Intellectual Property (IP) is the collective set of intangible assets that makes a company unique in the marketplace. While normally paramount for manufacturing companies, IP can be a highly valuable asset for any business in the aerospace and defense industry, not just the OEMs.
The most recognizable form of IP protection is a patent. However, there are many circumstances when IP is not patented but nevertheless is extremely valuable. In aerospace and defense, IP can take many forms other than a patent. In the supply chain for commercial aircraft components, IP can take the form of STCs and PMAs, among many other forms. In the supply chain for military products, IP can take the form of SARs, among many other forms. In some cases, a business that develops IP may choose not to patent their product, even though it can be patented, for various competitive reasons, which we will address in a future Deal Note. In other cases, the IP might be something that cannot be patented easily.

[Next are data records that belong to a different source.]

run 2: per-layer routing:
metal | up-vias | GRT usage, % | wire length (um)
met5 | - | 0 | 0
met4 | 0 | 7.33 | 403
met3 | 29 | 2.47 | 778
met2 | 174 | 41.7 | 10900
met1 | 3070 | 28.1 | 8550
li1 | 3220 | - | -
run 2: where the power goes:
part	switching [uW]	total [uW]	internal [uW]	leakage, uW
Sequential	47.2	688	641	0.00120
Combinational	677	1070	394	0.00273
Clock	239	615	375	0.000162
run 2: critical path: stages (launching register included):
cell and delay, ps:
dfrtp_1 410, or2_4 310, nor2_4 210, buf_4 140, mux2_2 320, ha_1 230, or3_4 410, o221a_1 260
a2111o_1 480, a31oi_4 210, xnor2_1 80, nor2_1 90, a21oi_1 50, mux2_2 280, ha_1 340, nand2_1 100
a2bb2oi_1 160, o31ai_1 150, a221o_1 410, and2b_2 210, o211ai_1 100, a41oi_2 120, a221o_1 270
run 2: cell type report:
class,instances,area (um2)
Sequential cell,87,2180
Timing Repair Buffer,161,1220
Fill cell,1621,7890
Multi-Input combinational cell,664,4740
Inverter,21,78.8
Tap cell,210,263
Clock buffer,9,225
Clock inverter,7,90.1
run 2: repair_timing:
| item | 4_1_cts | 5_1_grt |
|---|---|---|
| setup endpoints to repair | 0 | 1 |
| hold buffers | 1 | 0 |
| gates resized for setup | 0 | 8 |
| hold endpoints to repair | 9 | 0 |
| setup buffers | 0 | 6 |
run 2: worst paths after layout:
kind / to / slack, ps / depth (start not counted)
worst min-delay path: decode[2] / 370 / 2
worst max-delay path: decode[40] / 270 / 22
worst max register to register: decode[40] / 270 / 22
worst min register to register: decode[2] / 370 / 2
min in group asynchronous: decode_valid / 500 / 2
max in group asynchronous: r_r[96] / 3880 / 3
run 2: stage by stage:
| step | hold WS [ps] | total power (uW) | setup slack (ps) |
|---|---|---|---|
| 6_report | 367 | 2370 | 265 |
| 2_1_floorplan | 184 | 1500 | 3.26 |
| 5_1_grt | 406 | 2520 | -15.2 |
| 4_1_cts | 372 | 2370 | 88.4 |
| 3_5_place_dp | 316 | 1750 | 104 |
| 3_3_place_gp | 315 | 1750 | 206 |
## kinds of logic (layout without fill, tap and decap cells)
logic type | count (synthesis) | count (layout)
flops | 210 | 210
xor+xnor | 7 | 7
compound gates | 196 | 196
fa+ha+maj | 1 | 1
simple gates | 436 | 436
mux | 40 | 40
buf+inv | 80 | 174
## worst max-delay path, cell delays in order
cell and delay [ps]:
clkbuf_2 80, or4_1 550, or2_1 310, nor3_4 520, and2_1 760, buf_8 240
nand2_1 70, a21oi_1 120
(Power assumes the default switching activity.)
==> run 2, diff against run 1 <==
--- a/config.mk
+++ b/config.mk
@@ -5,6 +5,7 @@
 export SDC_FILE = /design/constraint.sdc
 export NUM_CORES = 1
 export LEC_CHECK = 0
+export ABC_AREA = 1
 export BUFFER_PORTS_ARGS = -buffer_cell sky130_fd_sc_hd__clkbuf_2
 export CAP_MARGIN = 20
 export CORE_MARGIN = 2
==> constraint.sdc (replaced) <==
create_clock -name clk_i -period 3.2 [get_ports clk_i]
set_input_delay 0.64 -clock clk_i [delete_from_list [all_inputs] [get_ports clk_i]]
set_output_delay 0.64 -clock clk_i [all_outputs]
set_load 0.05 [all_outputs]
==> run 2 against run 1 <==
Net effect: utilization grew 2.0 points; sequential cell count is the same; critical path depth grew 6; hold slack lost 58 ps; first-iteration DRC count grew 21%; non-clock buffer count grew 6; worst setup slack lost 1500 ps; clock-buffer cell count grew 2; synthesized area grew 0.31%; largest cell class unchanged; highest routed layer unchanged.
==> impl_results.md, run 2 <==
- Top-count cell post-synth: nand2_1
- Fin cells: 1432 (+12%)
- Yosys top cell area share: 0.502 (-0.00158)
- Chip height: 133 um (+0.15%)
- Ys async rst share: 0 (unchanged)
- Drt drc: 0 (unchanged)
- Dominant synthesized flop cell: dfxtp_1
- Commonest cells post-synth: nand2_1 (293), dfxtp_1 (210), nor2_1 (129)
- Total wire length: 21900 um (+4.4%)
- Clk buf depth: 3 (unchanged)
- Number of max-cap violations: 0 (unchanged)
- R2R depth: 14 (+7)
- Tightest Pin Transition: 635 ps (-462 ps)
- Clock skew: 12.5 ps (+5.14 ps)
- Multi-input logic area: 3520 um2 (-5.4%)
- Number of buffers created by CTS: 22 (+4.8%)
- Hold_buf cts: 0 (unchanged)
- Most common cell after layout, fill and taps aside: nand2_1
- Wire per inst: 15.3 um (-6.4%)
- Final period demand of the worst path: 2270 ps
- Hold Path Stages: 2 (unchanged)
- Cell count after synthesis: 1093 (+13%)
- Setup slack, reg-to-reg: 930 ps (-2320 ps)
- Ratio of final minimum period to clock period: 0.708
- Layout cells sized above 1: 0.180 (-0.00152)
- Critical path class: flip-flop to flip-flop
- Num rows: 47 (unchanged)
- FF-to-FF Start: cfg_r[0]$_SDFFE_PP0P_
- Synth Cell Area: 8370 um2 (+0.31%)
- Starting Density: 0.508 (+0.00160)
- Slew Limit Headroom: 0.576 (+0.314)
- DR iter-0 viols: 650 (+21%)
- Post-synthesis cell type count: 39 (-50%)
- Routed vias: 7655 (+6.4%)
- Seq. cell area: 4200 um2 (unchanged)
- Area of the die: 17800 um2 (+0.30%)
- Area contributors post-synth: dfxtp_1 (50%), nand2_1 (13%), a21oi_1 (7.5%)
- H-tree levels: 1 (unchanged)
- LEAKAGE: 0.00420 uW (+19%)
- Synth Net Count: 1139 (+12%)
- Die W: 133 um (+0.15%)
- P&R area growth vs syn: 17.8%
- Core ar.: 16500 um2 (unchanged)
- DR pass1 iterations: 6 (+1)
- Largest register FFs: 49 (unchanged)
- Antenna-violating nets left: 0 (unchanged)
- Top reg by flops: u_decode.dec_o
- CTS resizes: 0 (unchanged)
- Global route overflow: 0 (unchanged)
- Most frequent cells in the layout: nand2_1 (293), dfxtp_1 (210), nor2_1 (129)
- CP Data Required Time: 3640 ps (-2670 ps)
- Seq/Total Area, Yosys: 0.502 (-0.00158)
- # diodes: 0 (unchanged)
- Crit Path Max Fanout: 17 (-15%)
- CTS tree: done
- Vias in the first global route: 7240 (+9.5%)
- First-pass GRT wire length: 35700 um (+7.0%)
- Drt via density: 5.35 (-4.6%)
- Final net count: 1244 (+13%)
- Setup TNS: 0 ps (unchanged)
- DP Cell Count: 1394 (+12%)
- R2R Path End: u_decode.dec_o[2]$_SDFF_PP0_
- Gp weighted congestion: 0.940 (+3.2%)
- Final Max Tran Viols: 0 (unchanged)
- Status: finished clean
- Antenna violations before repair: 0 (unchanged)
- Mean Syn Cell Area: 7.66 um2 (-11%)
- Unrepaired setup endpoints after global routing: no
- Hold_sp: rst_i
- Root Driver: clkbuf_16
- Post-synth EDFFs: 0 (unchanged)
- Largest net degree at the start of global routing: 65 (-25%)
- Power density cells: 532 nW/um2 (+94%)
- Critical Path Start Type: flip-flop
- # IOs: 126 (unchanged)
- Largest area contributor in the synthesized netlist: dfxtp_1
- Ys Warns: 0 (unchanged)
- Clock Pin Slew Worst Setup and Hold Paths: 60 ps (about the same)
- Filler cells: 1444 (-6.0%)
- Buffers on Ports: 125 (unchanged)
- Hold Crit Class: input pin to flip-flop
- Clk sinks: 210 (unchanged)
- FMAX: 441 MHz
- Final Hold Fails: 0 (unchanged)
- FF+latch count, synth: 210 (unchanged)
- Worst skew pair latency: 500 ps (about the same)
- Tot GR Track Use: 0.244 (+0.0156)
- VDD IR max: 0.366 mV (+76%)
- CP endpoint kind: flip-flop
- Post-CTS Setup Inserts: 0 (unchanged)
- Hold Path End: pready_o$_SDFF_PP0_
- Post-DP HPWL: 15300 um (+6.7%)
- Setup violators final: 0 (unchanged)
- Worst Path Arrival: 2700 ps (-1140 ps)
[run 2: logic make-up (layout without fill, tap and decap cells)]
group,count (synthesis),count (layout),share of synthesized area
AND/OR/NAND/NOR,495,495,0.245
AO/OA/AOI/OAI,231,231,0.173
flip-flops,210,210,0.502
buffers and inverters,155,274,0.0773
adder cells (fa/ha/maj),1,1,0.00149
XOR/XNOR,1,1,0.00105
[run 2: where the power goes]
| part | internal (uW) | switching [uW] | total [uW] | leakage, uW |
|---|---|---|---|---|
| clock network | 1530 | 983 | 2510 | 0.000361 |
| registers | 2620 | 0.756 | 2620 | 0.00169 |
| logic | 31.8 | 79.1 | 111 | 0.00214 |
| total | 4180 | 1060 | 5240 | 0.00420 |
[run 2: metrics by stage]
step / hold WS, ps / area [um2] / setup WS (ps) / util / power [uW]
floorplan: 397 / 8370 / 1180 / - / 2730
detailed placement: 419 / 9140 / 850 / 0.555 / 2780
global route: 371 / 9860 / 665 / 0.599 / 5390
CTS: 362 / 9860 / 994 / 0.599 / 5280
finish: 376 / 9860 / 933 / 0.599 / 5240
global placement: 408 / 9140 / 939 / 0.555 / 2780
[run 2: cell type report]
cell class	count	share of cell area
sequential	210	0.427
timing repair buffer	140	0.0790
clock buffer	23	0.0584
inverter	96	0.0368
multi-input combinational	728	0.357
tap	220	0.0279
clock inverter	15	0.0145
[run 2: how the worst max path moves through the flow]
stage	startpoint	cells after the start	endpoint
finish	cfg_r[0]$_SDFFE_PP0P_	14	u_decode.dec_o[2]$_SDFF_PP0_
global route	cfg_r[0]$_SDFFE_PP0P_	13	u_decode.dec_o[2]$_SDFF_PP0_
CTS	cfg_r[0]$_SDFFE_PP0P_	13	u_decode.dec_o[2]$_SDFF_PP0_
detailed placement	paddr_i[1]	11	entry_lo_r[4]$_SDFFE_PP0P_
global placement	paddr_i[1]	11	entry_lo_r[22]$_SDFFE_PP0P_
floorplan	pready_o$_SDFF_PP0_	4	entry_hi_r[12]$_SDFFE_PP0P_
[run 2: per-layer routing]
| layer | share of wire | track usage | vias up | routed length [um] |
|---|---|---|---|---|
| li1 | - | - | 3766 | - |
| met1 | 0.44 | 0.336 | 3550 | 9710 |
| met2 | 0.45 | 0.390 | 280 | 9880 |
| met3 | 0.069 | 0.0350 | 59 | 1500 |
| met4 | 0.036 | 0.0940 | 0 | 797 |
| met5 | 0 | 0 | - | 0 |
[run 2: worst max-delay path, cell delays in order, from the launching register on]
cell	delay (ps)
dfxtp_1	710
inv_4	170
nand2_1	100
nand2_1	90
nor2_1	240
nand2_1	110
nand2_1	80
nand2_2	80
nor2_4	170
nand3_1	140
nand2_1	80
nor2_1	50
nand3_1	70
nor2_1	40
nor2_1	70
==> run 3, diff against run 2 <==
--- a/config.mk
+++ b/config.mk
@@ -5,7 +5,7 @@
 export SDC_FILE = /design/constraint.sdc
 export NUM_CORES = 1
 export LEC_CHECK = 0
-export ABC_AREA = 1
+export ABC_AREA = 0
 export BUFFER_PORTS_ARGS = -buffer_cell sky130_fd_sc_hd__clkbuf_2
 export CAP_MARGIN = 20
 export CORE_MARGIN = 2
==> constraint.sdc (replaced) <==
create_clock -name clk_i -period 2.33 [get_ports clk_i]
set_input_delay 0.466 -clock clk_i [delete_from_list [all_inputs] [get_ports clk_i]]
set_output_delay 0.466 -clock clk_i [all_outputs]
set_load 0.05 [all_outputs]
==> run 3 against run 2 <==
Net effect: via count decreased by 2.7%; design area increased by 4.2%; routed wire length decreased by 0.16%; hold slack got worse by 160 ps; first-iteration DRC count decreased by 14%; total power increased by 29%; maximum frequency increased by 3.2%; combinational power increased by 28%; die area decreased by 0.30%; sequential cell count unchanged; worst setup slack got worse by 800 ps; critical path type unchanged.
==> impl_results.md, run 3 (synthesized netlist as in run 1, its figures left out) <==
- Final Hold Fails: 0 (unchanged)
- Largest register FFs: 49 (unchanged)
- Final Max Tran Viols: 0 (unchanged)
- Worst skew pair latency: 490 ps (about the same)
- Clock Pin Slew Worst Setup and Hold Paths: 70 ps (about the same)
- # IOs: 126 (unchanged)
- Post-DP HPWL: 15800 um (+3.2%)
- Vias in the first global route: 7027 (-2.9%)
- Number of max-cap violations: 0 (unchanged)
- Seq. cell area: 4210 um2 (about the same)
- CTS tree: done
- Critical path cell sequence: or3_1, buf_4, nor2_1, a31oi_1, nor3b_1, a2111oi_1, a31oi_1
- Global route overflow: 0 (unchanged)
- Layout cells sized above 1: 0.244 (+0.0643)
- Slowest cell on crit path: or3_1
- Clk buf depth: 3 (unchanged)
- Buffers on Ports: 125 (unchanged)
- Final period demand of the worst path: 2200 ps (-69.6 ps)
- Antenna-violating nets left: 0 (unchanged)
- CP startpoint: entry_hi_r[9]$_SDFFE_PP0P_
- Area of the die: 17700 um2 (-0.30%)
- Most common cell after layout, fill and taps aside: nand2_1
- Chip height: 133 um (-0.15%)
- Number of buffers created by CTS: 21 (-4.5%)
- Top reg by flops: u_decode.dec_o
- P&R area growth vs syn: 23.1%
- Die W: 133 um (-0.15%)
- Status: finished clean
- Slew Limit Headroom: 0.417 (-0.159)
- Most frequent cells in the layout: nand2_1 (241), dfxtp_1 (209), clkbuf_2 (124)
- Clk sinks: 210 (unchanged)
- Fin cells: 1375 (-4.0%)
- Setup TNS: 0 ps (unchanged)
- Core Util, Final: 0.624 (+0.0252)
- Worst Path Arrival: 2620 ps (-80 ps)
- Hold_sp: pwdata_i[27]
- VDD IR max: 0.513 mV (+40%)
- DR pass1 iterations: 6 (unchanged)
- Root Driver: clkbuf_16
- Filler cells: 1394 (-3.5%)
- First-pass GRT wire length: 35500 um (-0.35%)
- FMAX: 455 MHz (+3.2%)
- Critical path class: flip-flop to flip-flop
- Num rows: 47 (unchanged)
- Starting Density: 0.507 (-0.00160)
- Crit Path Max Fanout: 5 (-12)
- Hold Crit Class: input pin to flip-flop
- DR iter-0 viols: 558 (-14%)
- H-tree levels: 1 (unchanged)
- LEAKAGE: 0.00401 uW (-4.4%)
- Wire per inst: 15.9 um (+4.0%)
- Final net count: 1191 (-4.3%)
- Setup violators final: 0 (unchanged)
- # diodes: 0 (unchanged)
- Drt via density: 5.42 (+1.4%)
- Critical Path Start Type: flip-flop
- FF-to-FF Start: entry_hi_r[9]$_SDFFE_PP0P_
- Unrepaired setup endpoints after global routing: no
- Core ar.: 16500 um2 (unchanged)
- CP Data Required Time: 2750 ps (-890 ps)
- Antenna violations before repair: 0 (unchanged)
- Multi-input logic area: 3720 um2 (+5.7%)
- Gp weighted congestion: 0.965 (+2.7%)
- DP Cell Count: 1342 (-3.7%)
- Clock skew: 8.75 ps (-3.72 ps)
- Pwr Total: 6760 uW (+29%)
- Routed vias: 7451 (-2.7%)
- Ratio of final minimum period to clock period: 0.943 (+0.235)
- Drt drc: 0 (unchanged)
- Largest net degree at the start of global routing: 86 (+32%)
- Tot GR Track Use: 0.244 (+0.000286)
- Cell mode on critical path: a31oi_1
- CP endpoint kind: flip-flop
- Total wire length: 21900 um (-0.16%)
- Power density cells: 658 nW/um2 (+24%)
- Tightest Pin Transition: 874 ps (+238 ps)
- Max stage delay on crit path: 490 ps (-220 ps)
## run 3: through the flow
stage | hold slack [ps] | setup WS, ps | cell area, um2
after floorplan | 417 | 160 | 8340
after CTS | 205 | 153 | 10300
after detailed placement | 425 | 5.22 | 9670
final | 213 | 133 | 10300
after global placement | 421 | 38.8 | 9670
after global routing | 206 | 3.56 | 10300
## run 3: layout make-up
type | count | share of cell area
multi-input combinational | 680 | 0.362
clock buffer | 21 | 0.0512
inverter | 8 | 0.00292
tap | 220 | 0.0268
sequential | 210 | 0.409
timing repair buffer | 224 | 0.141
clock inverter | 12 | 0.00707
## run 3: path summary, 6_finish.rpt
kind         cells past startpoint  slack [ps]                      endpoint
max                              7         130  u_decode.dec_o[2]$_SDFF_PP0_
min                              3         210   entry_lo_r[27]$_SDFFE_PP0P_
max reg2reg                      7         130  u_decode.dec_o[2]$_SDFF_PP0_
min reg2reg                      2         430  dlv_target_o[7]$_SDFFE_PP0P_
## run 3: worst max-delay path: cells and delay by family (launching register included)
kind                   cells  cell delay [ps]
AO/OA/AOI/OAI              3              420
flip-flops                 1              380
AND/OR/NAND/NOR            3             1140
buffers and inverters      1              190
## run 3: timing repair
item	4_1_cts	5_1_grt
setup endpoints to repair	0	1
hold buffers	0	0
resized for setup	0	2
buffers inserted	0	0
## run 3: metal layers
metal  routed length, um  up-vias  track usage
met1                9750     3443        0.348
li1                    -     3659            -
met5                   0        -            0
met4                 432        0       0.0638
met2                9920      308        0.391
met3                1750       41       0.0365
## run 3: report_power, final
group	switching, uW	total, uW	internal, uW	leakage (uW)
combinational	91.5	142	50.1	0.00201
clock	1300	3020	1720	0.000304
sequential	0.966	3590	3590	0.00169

Frequently IP in the aerospace and defense industry is a manufacturing process that enables a business to deliver a product with higher quality and lower costs than its peers. IP professionals refer to this as “Process Knowhow Intellectual Property”. In certain circumstances, Process Knowhow can be extremely valuable, especially when a highly trained and talented workforce has developed truly unique way to achieve unmatched production quality and efficiency.
Whether you are a seller, or a buyer of companies in the middle market of the aerospace and defense industry, a market-based assessment of the value of the applicable IP is critical to achieving a successful outcome from any M&A process.